**PROBLEM REQUIREMENTS:** Below are lines of data, and only some are wanted. Please repeat exactly those from the line that has "antenna_cells = 0" through the line that has "grtUsageMet3_pct = 2.79".

________________

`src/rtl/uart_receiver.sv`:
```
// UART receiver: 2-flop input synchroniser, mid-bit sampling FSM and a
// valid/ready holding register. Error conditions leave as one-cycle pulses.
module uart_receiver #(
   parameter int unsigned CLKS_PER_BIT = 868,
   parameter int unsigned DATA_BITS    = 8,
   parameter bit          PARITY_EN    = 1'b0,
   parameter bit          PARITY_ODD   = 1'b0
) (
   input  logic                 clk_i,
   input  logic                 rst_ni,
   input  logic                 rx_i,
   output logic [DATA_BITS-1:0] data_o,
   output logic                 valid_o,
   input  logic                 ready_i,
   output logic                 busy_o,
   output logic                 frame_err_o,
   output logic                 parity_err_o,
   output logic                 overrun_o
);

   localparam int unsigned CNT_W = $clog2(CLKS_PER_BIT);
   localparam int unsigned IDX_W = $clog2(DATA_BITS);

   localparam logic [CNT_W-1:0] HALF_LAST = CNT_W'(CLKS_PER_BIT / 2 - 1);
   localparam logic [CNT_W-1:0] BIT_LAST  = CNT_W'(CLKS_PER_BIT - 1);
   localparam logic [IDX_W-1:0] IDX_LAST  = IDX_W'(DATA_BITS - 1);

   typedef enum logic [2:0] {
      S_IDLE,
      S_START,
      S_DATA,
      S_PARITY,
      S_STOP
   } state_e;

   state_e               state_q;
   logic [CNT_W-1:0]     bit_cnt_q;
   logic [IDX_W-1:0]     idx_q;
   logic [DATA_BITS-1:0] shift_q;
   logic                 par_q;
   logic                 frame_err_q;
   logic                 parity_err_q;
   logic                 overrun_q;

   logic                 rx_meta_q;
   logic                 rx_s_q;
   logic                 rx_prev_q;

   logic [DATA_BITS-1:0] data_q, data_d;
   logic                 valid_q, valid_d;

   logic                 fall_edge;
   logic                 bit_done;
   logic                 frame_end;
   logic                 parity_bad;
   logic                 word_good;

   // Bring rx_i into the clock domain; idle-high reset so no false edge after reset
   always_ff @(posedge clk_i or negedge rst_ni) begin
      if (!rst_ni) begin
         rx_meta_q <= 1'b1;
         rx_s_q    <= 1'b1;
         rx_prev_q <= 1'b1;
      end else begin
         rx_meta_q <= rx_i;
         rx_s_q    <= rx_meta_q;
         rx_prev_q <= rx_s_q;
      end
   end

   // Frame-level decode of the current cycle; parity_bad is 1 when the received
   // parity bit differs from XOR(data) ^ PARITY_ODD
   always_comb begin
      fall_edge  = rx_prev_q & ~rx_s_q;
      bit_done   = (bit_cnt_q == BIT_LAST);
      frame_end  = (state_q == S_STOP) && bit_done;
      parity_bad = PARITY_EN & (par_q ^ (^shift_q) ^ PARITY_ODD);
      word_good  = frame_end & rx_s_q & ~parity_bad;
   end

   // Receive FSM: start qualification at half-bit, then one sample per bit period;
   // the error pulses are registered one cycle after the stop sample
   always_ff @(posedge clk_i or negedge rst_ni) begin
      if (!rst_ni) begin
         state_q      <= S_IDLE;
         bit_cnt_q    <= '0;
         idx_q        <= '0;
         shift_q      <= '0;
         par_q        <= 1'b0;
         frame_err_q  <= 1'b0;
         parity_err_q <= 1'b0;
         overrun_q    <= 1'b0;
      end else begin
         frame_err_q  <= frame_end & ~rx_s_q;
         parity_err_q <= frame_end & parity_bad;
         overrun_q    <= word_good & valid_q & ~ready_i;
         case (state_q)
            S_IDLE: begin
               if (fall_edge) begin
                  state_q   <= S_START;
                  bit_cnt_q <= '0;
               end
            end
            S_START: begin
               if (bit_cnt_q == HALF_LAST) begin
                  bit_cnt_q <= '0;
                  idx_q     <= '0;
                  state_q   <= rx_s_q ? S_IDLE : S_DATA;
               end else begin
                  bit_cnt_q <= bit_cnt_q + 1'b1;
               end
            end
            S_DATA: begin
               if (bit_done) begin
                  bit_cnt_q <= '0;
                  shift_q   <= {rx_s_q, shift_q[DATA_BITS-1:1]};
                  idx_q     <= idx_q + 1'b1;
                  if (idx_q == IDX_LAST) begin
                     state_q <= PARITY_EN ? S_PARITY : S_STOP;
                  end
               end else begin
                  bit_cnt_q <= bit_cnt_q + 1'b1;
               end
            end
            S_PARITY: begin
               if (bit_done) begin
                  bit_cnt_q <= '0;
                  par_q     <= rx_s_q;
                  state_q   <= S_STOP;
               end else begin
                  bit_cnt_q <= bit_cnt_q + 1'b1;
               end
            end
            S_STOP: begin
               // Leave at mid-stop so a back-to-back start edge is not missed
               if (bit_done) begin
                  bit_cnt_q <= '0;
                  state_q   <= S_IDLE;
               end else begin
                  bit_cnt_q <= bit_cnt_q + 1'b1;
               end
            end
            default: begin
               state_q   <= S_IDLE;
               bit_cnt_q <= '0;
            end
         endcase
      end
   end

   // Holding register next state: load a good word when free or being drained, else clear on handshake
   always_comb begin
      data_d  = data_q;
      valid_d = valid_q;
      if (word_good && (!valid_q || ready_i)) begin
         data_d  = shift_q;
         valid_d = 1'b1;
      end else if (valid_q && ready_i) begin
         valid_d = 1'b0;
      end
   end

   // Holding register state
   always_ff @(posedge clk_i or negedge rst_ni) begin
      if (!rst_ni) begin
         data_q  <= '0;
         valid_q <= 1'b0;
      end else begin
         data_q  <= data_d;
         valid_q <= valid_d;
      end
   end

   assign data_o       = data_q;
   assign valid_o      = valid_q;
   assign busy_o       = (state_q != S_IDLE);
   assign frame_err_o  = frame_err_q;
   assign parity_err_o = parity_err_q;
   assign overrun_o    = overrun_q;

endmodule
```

________________

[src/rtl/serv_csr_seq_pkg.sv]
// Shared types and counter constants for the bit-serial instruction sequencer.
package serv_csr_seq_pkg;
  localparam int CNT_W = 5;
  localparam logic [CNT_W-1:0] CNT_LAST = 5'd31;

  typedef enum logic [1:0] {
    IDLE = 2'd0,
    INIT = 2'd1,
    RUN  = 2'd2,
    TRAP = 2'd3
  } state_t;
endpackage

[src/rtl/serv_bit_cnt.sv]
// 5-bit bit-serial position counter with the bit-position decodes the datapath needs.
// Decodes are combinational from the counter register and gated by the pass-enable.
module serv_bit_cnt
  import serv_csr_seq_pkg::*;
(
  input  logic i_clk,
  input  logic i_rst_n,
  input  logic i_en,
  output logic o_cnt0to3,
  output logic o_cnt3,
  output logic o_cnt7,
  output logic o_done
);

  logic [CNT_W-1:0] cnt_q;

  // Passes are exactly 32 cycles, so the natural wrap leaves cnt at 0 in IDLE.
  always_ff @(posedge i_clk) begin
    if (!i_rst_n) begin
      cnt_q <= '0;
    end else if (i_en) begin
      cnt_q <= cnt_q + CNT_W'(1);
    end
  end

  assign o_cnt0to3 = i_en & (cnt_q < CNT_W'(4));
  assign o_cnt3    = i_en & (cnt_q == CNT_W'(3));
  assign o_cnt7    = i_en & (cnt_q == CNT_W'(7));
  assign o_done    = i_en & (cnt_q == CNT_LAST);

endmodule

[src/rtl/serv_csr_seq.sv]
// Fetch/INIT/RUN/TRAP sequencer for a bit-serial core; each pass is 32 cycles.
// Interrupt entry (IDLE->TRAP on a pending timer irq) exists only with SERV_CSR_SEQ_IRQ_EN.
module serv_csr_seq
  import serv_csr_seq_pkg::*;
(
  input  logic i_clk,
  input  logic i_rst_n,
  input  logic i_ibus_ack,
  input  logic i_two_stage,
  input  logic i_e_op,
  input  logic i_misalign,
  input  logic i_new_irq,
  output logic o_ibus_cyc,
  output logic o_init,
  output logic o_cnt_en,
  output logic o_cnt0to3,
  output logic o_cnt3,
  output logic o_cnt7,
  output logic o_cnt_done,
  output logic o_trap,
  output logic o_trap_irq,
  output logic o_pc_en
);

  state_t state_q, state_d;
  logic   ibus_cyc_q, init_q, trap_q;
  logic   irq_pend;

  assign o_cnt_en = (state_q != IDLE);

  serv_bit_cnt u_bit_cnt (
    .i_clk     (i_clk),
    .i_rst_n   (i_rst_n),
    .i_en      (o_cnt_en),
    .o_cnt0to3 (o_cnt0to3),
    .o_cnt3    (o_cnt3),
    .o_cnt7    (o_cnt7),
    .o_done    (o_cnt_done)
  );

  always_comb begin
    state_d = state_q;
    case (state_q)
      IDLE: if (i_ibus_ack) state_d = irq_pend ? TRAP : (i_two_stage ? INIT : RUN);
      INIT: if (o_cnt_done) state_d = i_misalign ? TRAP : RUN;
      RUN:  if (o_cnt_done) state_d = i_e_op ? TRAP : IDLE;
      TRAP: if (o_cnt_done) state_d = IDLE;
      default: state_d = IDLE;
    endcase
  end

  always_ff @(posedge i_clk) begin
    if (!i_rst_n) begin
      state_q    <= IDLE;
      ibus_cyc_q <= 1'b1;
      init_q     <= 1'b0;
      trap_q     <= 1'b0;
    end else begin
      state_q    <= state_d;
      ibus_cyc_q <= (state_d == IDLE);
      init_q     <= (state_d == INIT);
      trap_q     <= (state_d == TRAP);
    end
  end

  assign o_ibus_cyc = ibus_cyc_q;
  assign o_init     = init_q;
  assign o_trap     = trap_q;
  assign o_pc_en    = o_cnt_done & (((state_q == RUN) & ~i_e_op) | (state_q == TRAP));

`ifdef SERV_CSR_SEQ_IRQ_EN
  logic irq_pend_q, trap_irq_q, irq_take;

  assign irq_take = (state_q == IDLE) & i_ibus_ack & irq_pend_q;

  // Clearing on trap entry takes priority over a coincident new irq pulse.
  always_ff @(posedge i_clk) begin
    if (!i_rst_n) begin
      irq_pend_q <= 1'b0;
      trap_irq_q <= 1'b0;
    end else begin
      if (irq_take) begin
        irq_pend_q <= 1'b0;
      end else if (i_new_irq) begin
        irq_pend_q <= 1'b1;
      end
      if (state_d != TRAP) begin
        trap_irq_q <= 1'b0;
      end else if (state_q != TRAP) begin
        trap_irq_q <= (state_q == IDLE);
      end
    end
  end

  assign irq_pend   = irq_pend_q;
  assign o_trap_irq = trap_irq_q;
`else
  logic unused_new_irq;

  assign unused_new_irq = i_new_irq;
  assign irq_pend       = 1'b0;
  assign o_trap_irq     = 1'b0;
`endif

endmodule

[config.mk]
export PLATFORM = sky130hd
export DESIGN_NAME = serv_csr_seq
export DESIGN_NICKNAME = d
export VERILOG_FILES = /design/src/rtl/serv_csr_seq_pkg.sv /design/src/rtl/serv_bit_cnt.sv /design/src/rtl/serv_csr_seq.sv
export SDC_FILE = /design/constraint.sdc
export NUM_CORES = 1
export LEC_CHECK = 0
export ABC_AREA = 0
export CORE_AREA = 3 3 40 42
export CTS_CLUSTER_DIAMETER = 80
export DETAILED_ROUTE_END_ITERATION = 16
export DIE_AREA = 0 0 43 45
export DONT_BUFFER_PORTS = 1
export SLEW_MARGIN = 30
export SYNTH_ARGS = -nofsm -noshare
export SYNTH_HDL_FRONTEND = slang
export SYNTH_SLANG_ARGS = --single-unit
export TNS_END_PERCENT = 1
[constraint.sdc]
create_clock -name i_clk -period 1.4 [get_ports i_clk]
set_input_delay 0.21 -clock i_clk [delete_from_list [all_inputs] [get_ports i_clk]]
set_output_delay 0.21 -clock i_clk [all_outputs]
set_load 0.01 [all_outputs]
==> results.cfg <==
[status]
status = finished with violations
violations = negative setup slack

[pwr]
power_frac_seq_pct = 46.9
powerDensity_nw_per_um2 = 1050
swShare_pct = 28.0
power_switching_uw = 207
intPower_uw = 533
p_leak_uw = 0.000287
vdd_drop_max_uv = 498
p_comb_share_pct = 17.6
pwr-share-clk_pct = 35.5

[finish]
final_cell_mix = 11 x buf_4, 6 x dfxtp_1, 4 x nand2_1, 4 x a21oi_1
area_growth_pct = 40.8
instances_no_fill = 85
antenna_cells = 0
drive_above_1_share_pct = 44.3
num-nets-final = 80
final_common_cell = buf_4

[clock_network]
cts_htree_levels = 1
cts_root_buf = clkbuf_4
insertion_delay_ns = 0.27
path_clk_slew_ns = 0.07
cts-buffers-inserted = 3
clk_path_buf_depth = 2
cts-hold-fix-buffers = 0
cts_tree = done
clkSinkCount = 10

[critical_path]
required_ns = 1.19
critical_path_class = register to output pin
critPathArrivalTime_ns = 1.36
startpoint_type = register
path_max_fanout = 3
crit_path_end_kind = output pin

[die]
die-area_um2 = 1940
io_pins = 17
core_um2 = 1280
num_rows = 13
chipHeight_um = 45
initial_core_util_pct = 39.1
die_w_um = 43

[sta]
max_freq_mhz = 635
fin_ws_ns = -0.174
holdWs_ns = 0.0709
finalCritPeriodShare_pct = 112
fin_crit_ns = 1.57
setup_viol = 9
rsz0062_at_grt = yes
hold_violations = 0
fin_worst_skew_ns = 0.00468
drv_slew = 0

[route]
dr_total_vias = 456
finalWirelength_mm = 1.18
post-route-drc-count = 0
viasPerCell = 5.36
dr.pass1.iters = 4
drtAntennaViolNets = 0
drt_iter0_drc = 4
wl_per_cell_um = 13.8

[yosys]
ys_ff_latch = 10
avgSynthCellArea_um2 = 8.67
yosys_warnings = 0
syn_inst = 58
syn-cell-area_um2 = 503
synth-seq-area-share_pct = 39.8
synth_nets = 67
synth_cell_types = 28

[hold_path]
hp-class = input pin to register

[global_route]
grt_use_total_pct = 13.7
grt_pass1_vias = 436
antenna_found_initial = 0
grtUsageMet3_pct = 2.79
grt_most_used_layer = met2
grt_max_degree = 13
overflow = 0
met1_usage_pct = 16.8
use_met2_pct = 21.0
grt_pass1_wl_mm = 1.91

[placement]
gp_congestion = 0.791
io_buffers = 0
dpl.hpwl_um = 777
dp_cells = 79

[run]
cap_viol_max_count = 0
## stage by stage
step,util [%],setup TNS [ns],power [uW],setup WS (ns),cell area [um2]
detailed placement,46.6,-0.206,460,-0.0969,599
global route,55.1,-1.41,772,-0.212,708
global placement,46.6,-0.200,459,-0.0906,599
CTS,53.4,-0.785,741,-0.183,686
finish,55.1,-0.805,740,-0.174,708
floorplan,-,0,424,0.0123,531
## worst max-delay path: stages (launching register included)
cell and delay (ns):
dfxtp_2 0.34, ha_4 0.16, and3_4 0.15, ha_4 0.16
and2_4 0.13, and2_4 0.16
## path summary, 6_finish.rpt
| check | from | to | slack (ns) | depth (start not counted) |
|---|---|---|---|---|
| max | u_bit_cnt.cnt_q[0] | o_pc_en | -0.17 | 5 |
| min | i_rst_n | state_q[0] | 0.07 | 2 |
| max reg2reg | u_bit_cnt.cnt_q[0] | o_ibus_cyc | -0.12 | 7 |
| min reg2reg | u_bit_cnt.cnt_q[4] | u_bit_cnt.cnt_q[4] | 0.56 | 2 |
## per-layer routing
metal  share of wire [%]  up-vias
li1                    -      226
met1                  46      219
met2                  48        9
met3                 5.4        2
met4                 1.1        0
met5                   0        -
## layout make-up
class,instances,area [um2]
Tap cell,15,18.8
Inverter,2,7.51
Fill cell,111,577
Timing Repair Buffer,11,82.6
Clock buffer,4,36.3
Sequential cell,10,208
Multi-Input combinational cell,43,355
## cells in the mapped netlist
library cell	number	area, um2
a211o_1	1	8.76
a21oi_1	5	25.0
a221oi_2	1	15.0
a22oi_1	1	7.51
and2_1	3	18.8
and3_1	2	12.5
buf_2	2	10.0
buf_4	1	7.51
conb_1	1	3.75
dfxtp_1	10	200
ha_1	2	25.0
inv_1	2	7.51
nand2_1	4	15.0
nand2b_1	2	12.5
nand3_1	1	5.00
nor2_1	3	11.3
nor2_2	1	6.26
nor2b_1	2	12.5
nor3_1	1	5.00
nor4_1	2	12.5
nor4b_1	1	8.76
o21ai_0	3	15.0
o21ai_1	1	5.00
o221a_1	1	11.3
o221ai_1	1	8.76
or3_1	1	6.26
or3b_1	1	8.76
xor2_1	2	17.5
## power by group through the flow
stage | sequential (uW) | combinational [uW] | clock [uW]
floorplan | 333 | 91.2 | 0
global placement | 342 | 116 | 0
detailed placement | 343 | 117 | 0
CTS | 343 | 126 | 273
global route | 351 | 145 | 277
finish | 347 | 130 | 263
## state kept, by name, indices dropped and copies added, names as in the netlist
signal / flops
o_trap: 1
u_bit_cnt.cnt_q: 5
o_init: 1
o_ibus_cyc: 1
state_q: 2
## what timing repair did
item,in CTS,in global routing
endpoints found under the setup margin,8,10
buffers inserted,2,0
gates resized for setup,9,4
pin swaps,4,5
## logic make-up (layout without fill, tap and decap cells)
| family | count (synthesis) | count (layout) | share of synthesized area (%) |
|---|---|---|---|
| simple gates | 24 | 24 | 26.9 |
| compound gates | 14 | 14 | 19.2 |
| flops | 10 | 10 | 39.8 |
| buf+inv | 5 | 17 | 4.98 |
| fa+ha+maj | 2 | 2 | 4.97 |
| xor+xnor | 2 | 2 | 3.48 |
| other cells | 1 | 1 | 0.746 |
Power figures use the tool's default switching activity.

________________

**RESULT BELOW:**
antenna_cells = 0
drive_above_1_share_pct = 44.3
num-nets-final = 80
final_common_cell = buf_4

[clock_network]
cts_htree_levels = 1
cts_root_buf = clkbuf_4
insertion_delay_ns = 0.27
path_clk_slew_ns = 0.07
cts-buffers-inserted = 3
clk_path_buf_depth = 2
cts-hold-fix-buffers = 0
cts_tree = done
clkSinkCount = 10

[critical_path]
required_ns = 1.19
critical_path_class = register to output pin
critPathArrivalTime_ns = 1.36
startpoint_type = register
path_max_fanout = 3
crit_path_end_kind = output pin

[die]
die-area_um2 = 1940
io_pins = 17
core_um2 = 1280
num_rows = 13
chipHeight_um = 45
initial_core_util_pct = 39.1
die_w_um = 43

[sta]
max_freq_mhz = 635
fin_ws_ns = -0.174
holdWs_ns = 0.0709
finalCritPeriodShare_pct = 112
fin_crit_ns = 1.57
setup_viol = 9
rsz0062_at_grt = yes
hold_violations = 0
fin_worst_skew_ns = 0.00468
drv_slew = 0

[route]
dr_total_vias = 456
finalWirelength_mm = 1.18
post-route-drc-count = 0
viasPerCell = 5.36
dr.pass1.iters = 4
drtAntennaViolNets = 0
drt_iter0_drc = 4
wl_per_cell_um = 13.8

[yosys]
ys_ff_latch = 10
avgSynthCellArea_um2 = 8.67
yosys_warnings = 0
syn_inst = 58
syn-cell-area_um2 = 503
synth-seq-area-share_pct = 39.8
synth_nets = 67
synth_cell_types = 28

[hold_path]
hp-class = input pin to register

[global_route]
grt_use_total_pct = 13.7
grt_pass1_vias = 436
antenna_found_initial = 0
grtUsageMet3_pct = 2.79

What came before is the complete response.